MINISTERS were told to tackle insecure work and ban zero-hours contracts today as employment figures showed Britain’s workforce has declined by 200,000 since the pandemic began.

The latest jobs figures, showing unemployment at 4.8 per cent, were released as Prime Minister Boris Johnson faced derision for a Coventry speech in which he attempted to flesh out his ill-defined “levelling-up” promises.

TUC general secretary Frances O’Grady said: “We can’t level up the country without levelling up at work.

“With more than one million children of key worker households in poverty and 3.6 million workers stuck in insecure jobs, it’s time the government moved on from empty soundbites.

“That’s one in nine people stuck in low-paid and high-risk jobs, often on contracts with few rights and no sick pay.

“We need to make sure people aren’t being driven into worse-quality jobs.
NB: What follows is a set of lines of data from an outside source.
What follows belongs to an exercise in optimizing a design on an open flow for small area, a short achievable clock period and few clock cycles per item; a production flow would make more cautious choices. RTL that was checked went through simulation tests only; none was proved equivalent to the original.

==> inputs of job 5817 <==
Design rms_sound_level_meter, start of the top module:
module rms_sound_level_meter #(
   parameter int MAX_BLOCK = 1024
) (
   input  logic                 clock,
   input  logic                 reset,
   input  logic                 req_valid,
   output logic                 req_stall,
   input  logic signed [31:0]   audio_word,
   input  logic                 block_end,
   output logic                 rsp_valid,
   input  logic                 rsp_stall,
   output logic signed [15:0]   level_db,
   output logic                 report_out,
   output logic                 silent,
   input  logic                 csr_we,
   input  logic [1:0]           csr_index,
   input  logic [14:0]          csr_wdata
);
Settings: LEC_CHECK=0, CAP_MARGIN=20, CORE_MARGIN=2, CORE_UTILIZATION=40, CTS_CLUSTER_SIZE=30, SLEW_MARGIN=20; clock period 13.0 ns.
standard.sh (not shown) runs the stock make flow with config.mk's settings and CLKGATE_MAP_FILE= SYNTH_SCRIPT=/design/flow/synth_recipe.tcl, a recipe that flattens the netlist after the stock synthesis.
==> flow/flow/run.sh <==
#!/bin/bash
# The standard layout (standard.sh: ORFS synthesis with the standard flow's script,
# then floorplan to finish) with these changes to how it is optimized:
#  - Yosys's synth skips its early ABC pass (SYNTH_ARGS=-noabc), so the
#    full adders written in the RTL are extracted as they are, without
#    inverters between them; registers are the same as in the standard
#    synthesis;
#  - ORFS's repair_timing keeps a larger setup margin (flow/margin.txt), so
#    it sizes and buffers the critical paths;
#  - the port buffers are a plain buffer cell instead of the delay cell the
#    resizer picks by default.
# All output goes to make_finish.log here; ORFS's own logs are in orfs/logs.
set -euo pipefail
MARGIN=$(cat flow/margin.txt)
bash standard.sh SYNTH_ARGS=-noabc SETUP_SLACK_MARGIN=$MARGIN \
  "BUFFER_PORTS_ARGS=-buffer_cell sky130_fd_sc_hd__buf_4" finish > make_finish.log 2>&1
==> flow/flow/margin.txt <==
8.5
==> job 2075 (differences from job 5817) <==
--- a/flow/design.v
+++ b/flow/design.v
@@ -35,20 +35,19 @@
    logic        e_t_q, tk_t_q;
    logic [56:0] acc_q;
    logic [10:0] cnt_q;
    logic        pend_q, cap_q, zero_q, r1_q;
    logic [5:0]  b_q;
    logic [29:0] mr_q;
-   logic [6:0]  mx_q;
    logic [61:0] u1_q, u2_q;
    logic        br_q;
    logic [5:0]  ls_q, ln_q;
    logic [9:0]  nm_q;
    logic signed [41:0] p_q;
    logic        h_first_q, h_dbl_q, h_e_q, h_s_q, h_n_q;
-   logic        ld_f_q, ld_n_q, ld_r_q;
+   logic        ld_n_q, ld_r_q;
    logic        sil_c_q;
    logic        f1_q;
    logic [14:0] thr_q, ofs_q;
    logic signed [15:0] last_q;
    logic        have_q;
    logic        rsp_valid_q;
@@ -586,25 +585,23 @@
                | ({9'd0, t1_q} & {9'd0, t2_q}), 1'b0};
    end
    always_ff @(posedge clock) begin
       acc_q <= csa_s + csa_c;
    end
    logic [5:0]  lzs;
-   logic [56:0] csh;
-   logic [36:0] fsh;
+   logic [56:0] sh;
    logic [3:0]  lzn;
    logic [10:0] nsh;
    always_comb begin
       lzs = 6'd0;
       for (int i = 0; i < 57; i++)
          if (acc_q[i]) lzs = 6'(56 - i);
       lzn = 4'd0;
       for (int i = 0; i < 11; i++)
          if (cnt_q[i]) lzn = 4'(10 - i);
-      csh = acc_q << {lzs[5:3], 3'd0};               
-      fsh = {mr_q, mx_q} << ls_q[2:0];               
+      sh  = acc_q << lzs;
       nsh = cnt_q << lzn;
    end
    logic [61:0] lg_r1, lg_r2;
    wire lg_1 = (mr_q[0] & mr_q[25]) ^ (mr_q[1] & mr_q[24]);
    wire lg_2 = (mr_q[0] & mr_q[25]) & (mr_q[1] & mr_q[24]);
    wire lg_3 = (mr_q[0] & mr_q[26]) ^ (mr_q[1] & mr_q[25]);
@@ -1486,23 +1483,20 @@
       st_b    = int_two | (int_one & ~le_soon);   
       in_end  = req_valid & block_end & ~st_q;
       st_d    = in_end ? st_a : st_b;
    end
    always_ff @(posedge clock) begin
       br_q <= fbit;
-      mx_q <= csh[25:19];
       if (capture) begin
-         mr_q    <= csh[55:26];
+         mr_q    <= sh[55:26];
          ls_q    <= lzs;
          ln_q    <= {2'd0, lzn};
          nm_q    <= nsh[9:0];
          sil_c_q <= (acc_q == 57'd0);
       end else begin
-         if (ld_f_q)
-            mr_q <= fsh[36:7];
-         else if (ld_n_q)
+         if (ld_n_q)
             mr_q <= {nm_q, 20'd0};
          else if (ld_r_q)
             mr_q <= m_next;
          if (h_e_q) begin
             ls_q <= {ls_q[4:0], 1'b0};
             ln_q <= {ln_q[4:0], 1'b0};
@@ -1517,13 +1511,12 @@
          report_q <= report;
       h_first_q <= (b_next == B_START);
       h_e_q     <= (b_next >= B_LAST_E);
       h_s_q     <= (b_next < B_LAST_E) & (b_next >= B_LAST_STEP) & b_next[0];
       h_n_q     <= (b_next < B_LAST_E) & (b_next >= B_LAST_STEP) & ~b_next[0];
       h_dbl_q   <= (b_next >= B_LAST_E) | ((b_next >= B_LAST_STEP) & b_next[0]);
-      ld_f_q    <= (b_next == B_START);
       ld_n_q    <= (b_next == B_LOAD_N);
       ld_r_q    <= (b_next < B_LOAD_N);
       r1_q      <= reset;
       zero_q    <= reset | r1_q | cap_next;
       if (reset) begin
          st_q        <= 1'b0;
==> flow/flow/run.sh (replaced) <==
#!/bin/bash
# The standard layout (the standard.sh: standard synthesis, then ORFS
# floorplan to finish) with two changes to how it is optimized:
#  - ORFS's repair_timing keeps a larger setup margin (flow/margin.txt), so
#    it sizes and buffers the critical paths;
#  - the port buffers are a plain buffer cell instead of the delay cell the
#    resizer picks by default.
set -euo pipefail
MARGIN=$(cat flow/margin.txt)
bash standard.sh SETUP_SLACK_MARGIN=$MARGIN \
  "BUFFER_PORTS_ARGS=-buffer_cell sky130_fd_sc_hd__buf_4" finish > make_finish.log 2>&1
==> flow/flow/margin.txt (replaced) <==
9.0
==> comparison table <==
item	job 2075	job 5817
Post-synthesis compound-gate area fraction	10.5%	11.5%
Core box area	0.118 mm2	0.114 mm2
Startpoint of the most critical setup path	acc_q[49]	mr_q[6]
Number of tap instances	1,600	1,512
Share of the clock period used by the worst path	32.0%	32.9%
Worst path bufs/invs	3	1
Finished Core Util	47.3%	44.0%
Starting DRT DRC Count	2,389	1,945
Seq/Total Area, Yosys	22.1%	23.3%
Result of the run	finished clean	finished clean
Worst Path Max Fanout	8	24
Maximum number of pins on one net before global-route repair	79	64
Met3 wire len	8110 um	5400 um
Width of the chip	350 um	343 um
Global-route wire length before repair	208,000 um	191,000 um
Destination of the worst register-to-register timing path	mr_q[9]	u2_q[35]
Final cell count without fillers	6,991	6,111
Buffer share of cell area	5.18%	2.27%
Testbench counts of job 5817, summed over its fixed seeds: cycles 19,485, samples 19,106.
No functional check of the RTL was part of job 2075.

[afterwards: timing with drivers on the ports]
The results above use ideal ports. As a check the final layouts listed here were re-extracted and re-timed, cells and wires unchanged. Step 1 (the two cells are an assumption about what drives the block):
set clk [get_ports {clock}]
set_driving_cell -lib_cell sky130_fd_sc_hd__clkbuf_16 $clk
set_driving_cell -lib_cell sky130_fd_sc_hd__buf_2 [delete_from_list [all_inputs] $clk]
Step 2 adds t to the input delays and takes it off the output delays; t is the mean of the earliest and latest rising clock arrival at the registers after step 1. Input paths then give back, and output paths get back, about the clock's delay inside the block. a / b / c = ideal / step 1 / step 2; a / b = the first two.
| run | t, ns | slack for setup (ns) | worst data-port slew with drivers (ns) |
|---|---|---|---|
| job 5817 | 0.713 | 8.721 / 8.721 / 8.581 | 0.12 |
| job 2075 | 0.729 | 8.846 / 8.846 / 8.586 | 0.06 |
After both steps setup and hold are still met in every run listed. The setup slack of job 2075, which loses most, moves by 0.000 ns with the drivers and by -0.260 ns with both steps.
Now is the time to put an end to the scourge of insecure work by banning zero-hours contracts.”

Labour shadow work and pensions secretary Jonathan Reynolds said: “The government’s failure to secure the recovery has seen record long-term unemployment.
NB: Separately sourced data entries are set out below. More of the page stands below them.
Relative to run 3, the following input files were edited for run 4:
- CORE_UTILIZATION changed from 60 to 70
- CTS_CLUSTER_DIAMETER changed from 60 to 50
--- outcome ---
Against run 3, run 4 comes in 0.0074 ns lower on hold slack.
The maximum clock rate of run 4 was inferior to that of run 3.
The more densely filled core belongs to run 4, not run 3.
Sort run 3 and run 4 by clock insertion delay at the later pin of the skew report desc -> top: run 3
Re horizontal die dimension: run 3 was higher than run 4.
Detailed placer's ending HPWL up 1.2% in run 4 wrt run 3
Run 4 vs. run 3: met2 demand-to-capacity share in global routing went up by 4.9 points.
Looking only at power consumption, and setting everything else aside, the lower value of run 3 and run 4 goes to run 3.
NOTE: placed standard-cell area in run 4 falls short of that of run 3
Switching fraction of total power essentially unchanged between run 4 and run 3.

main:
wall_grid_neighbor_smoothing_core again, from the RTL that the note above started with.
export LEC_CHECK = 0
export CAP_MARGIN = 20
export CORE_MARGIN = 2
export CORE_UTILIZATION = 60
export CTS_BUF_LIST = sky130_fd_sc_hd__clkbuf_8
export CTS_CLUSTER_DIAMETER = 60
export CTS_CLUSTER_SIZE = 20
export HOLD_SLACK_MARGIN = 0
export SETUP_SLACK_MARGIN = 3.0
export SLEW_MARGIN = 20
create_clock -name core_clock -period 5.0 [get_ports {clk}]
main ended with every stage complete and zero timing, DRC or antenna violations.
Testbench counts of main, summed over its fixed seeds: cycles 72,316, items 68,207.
From an optimization exercise on the open Yosys and OpenROAD flow, aimed at small area, a short achievable clock period and few clock cycles per item; shortcuts taken in it are not production practice.
At most, simulation tests tie the RTL to the original design; equivalence was not proved.

==> inputs of run Y <==
## ieee754_mul_arb
module ieee754_mul_arb (
  input  logic        clk,
  input  logic        rst_n,
  input  logic        req0_valid,
  input  logic [31:0] req0_a,
  input  logic [31:0] req0_b,
  output logic        req0_ready,
  input  logic        req1_valid,
  input  logic [31:0] req1_a,
  input  logic [31:0] req1_b,
  output logic        req1_ready,
  output logic        rsp_valid,
  input  logic        rsp_ready,
  output logic        rsp_id,
  output logic [31:0] rsp_s,
  output logic        rsp_ovf,
  output logic        rsp_unf
);
export LEC_CHECK = 0
export CAP_MARGIN = 20
export CORE_MARGIN = 2
export CORE_UTILIZATION = 55
export PLACE_DENSITY = 0.72
export SLEW_MARGIN = 20
export SYNTH_HIERARCHICAL = 1
create_clock -name core_clock -period 10.5 [get_ports {clk}]
standard.sh (not shown) runs the stock make flow with config.mk's settings and CLKGATE_MAP_FILE= SYNTH_SCRIPT=/design/flow/synth_recipe.tcl, a recipe that flattens the netlist after the stock synthesis.
==> flow/flow/run.sh <==
#!/bin/bash
# The standard layout (standard.sh) with changes to how it is made, not to what it must meet
# (the clock and constraints are the design's):
#  - timing repair aims at a setup slack of SETUP_SLACK_MARGIN ns instead of the default;
#  - the buffers that every port gets are buf_1 cells instead of the default delay buffers;
#  - clock tree synthesis builds the tree from clkbuf_4 cells (clkbuf_16 at the root) and adds
#    no dummy loads.
# standard.sh's output goes to standard.log here; each ORFS step logs to orfs/logs/.
set -euo pipefail
export SETUP_SLACK_MARGIN=7.0
export BUFFER_PORTS_ARGS="-buffer_cell sky130_fd_sc_hd__buf_1"
export CTS_ARGS="-sink_clustering_enable -repair_clock_nets -dont_use_dummy_load -root_buf sky130_fd_sc_hd__clkbuf_16 -buf_list sky130_fd_sc_hd__clkbuf_4"
bash standard.sh > standard.log 2>&1
==> run P (differences from run Y) <==
==> flow/flow/run.sh (replaced) <==
#!/bin/bash
# The standard layout (standard.sh) with changes to how it is made, not to what it must meet
# (the clock and constraints are the design's):
#  - timing repair aims at a setup slack of SETUP_SLACK_MARGIN ns instead of the default;
#  - the buffers that every port gets are buf_2 cells instead of the default delay buffers;
#  - clock tree synthesis builds the tree from clkbuf_8 cells (clkbuf_16 at the root) and adds
#    no dummy loads.
# standard.sh's output goes to standard.log here; each ORFS step logs to orfs/logs/.
set -euo pipefail
export SETUP_SLACK_MARGIN=7.0
export BUFFER_PORTS_ARGS="-buffer_cell sky130_fd_sc_hd__buf_2"
export CTS_ARGS="-sink_clustering_enable -repair_clock_nets -dont_use_dummy_load -root_buf sky130_fd_sc_hd__clkbuf_16 -buf_list sky130_fd_sc_hd__clkbuf_8"
bash standard.sh > standard.log 2>&1
- CORE_UTILIZATION: 55 -> 50
- PLACE_DENSITY: 0.72 -> 0.66
==> run K (differences from run Y) <==
--- a/flow/design.v
+++ b/flow/design.v
@@ -62,22 +62,22 @@
 );
   logic v;
   assign v  = sel ? a1 : a0;
   assign s1 = v & ~c2;
   assign s0 = ~v & ~c2;
 endmodule
-module omux3 (
+module omux3n (
   input  logic a,
   input  logic b,
-  input  logic c,
+  input  logic cn,
   input  logic sa,
   input  logic sb,
   input  logic sc,
-  output logic y
+  output logic yn
 );
-  assign y = (sa & a) | (sb & b) | (sc & c);
+  assign yn = ~((sa & a) | (sb & b) | (sc & ~cn));
 endmodule
 module mul_tree (
   input  logic [23:0] ma,
   input  logic [11:0] bneg,
   input  logic [11:0] bone,
   input  logic [11:0] btwo,
@@ -1997,39 +1997,40 @@
     fr_l  = (mant_l & {23{nrm0}}) | {spec_nan_q, 22'd0};
     ovf_1 = ~spec_q & ovf1;
     ovf_0 = ~spec_q & ovf0;
     unf_1 = ~spec_q & unf1 & ~ovf1;
     unf_0 = ~spec_q & unf0 & ~ovf0;
   end
-  logic [34:0] out_q, sk_q, q_d;
+  logic [34:0] outn_q, skn_q, qn_d;
   logic        c2, i1, i0, out_en, sk_en;
   assign c2     = (cnt_q == 2'd2);
   logic [3:0] h1g, h0g;
   logic       ovl_u;
   for (genvar q = 0; q < 4; q++) begin : g_hi
     hisel u_h (.a0(t0[22]), .a1(t1[22]), .sel(sel_u), .c2(c2), .s1(h1g[q]), .s0(h0g[q]));
   end
   assign ovl_u = sel_l ? t1[22] : t0[22];
   hisel u_inc (.a0(ovl_u), .a1(1'b1), .sel(hi), .c2(c2), .s1(i1), .s0(i0));
   assign out_en = c2 ? pop : push & (cnt_q == 2'd0 || pop);
   assign sk_en  = push & (cnt_q == 2'd1) & ~pop;
   for (genvar j = 0; j < 23; j++) begin : g_fr
-    omux3 u_m (.a(fr_h[j]), .b(fr_l[j]), .c(sk_q[j]), .sa(h1g[j / 6]), .sb(h0g[j / 6]), .sc(c2),
-               .y(q_d[j]));
+    omux3n u_m (.a(fr_h[j]), .b(fr_l[j]), .cn(skn_q[j]), .sa(h1g[j / 6]), .sb(h0g[j / 6]),
+                .sc(c2), .yn(qn_d[j]));
   end
   for (genvar k = 0; k < 8; k++) begin : g_ex
-    omux3 u_m (.a(ex1[k]), .b(ex0[k]), .c(sk_q[23+k]), .sa(i1), .sb(i0), .sc(c2), .y(q_d[23+k]));
+    omux3n u_m (.a(ex1[k]), .b(ex0[k]), .cn(skn_q[23+k]), .sa(i1), .sb(i0), .sc(c2),
+                .yn(qn_d[23+k]));
   end
-  omux3 u_unf (.a(unf_1), .b(unf_0), .c(sk_q[32]), .sa(i1), .sb(i0), .sc(c2), .y(q_d[32]));
-  omux3 u_ovf (.a(ovf_1), .b(ovf_0), .c(sk_q[33]), .sa(i1), .sb(i0), .sc(c2), .y(q_d[33]));
-  assign q_d[31] = c2 ? sk_q[31] : sgn_q;
-  assign q_d[34] = c2 ? sk_q[34] : id2_q;
+  omux3n u_unf (.a(unf_1), .b(unf_0), .cn(skn_q[32]), .sa(i1), .sb(i0), .sc(c2), .yn(qn_d[32]));
+  omux3n u_ovf (.a(ovf_1), .b(ovf_0), .cn(skn_q[33]), .sa(i1), .sb(i0), .sc(c2), .yn(qn_d[33]));
+  assign qn_d[31] = c2 ? skn_q[31] : ~sgn_q;
+  assign qn_d[34] = c2 ? skn_q[34] : ~id2_q;
   always_ff @(posedge clk) begin
-    if (out_en) out_q <= q_d;
-    if (sk_en)  sk_q  <= q_d;
+    if (out_en) outn_q <= qn_d;
+    if (sk_en)  skn_q  <= qn_d;
   end
   assign rsp_valid = vld_q;
-  assign rsp_id    = out_q[34];
-  assign rsp_ovf   = out_q[33];
-  assign rsp_unf   = out_q[32];
-  assign rsp_s     = out_q[31:0];
+  assign rsp_id    = ~outn_q[34];
+  assign rsp_ovf   = ~outn_q[33];
+  assign rsp_unf   = ~outn_q[32];
+  assign rsp_s     = ~outn_q[31:0];
 endmodule
==> flow/flow/run.sh (replaced) <==
#!/bin/bash
# The standard layout (standard.sh) with changes to how it is made, not to what it must meet
# (the clock and constraints are the design's):
#  - timing repair aims at a setup slack of SETUP_SLACK_MARGIN ns instead of the default;
#  - the buffers that every port gets are buf_2 cells instead of the default delay buffers;
#  - clock tree synthesis builds the tree from clkbuf_8 cells (clkbuf_16 at the root) and adds
#    no dummy loads.
# standard.sh's output goes to standard.log here; each ORFS step logs to orfs/logs/.
set -euo pipefail
export SETUP_SLACK_MARGIN=7.0
export BUFFER_PORTS_ARGS="-buffer_cell sky130_fd_sc_hd__buf_2"
export CTS_ARGS="-sink_clustering_enable -repair_clock_nets -dont_use_dummy_load -root_buf sky130_fd_sc_hd__clkbuf_16 -buf_list sky130_fd_sc_hd__clkbuf_8"
bash standard.sh > standard.log 2>&1
==> qor summary <==
Outcome: run K timing/DRC/antenna clean; run Y timing/DRC/antenna clean; run P timing/DRC/antenna clean
Top routing layer used: run K met4; run Y met4; run P met5
Synthesized area per cell: run K 10.0 um2; run Y 10.1 um2; run P 10.1 um2
Seq area share: run K 0.246; run Y 0.247; run P 0.244
Global Route met3 Usage: run K 0.0534; run Y 0.0527; run P 0.0435
Final wirelength: run K 75.3 mm; run Y 75.2 mm; run P 75.8 mm
Max Fclk: run K 288 MHz; run Y 293 MHz; run P 290 MHz
Worst-case setup margin in the final layout: run K 7020 ps; run Y 7090 ps; run P 7060 ps
Initial core utilization: run K 0.558; run Y 0.556; run P 0.506
Worst setup path startpoint: run K a1_q[18]; run Y one1_q[7]; run P a1_q[11]
Number of nets at the end of the flow: run K 3130; run Y 3132; run P 3105
Testbench counts of run Y, summed over its fixed seeds: cycles 4,120, items 4,096.
Testbench counts of run P, summed over its fixed seeds: cycles 4,120, items 4,096.
Function not checked in run K: the RTL went through the layout flow alone.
“Nearly half a million people have been unemployed for a year — yet the Restart jobs scheme has been live for just three days.”

In his levelling-up speech, Mr Johnson promised to “rewrite the rule book” to take a “more flexible approach to devolution” in England, said that local leaders should be “given the tools to make things happen for their communities” and suggested that counties might get directly elected mayors.

But his remarks — made at the launch of plans for a battery giga-factory in Coventry — were light on specifics and were dismissed by Labour leader Sir Keir Starmer as “all soundbites and no substance.”

GMB union general secretary Gary Smith said: “Promises of ‘jam tomorrow’ don’t hold much hope when it’s Boris Johnson who is making them.

“Workers and their communities need to be able to see and feel a credible levelling-up agenda by way of jobs and prosperity. 

“If the Prime Minister really wants to ‘level up’ our regions and nations then he can take a series of simple steps now: our key workers need to be valued, we need stronger employment rights, and the economy needs a proper industrial plan to help meet our net-zero ambitions.” 

Unite assistant general secretary Steve Turner said: “We won’t be taking sermons on the mysteries of inequalities from a Prime Minister who has sanctioned the snatch-back of £20 per week from millions of the lowest-paid workers, who are on universal credit because work doesn’t pay in this country — and is poised to deny two million poor pensioners the income they need to get by.

“This government’s levelling-up promises ring hollow too when it refuses to play an active role in saving and creating decent work in this country.”

Mr Johnson’s undefined promise of investment in a “great education” was dismissed by the NAHT school leaders’ union.

Deputy general secretary Nick Brook said: “The Prime Minister is right to include schools in his vision for a fairer society, but sadly at the moment, the government’s actions do not match their lofty rhetoric.

“The government declined to fund [former education-recovery tsar] Sir Kevan Collins’s suggested catch-up plan on the grounds that it was too expensive.

“Instead, they chose to fund one-tenth of the cost of the plan.

“Even when you take into account previous Covid funding, this still only equates to around £310 per pupil per year.

“In the USA this is £1,600 and in the Netherlands it is £2,500 — far from levelling up, this looks like a race to the bottom, internationally.”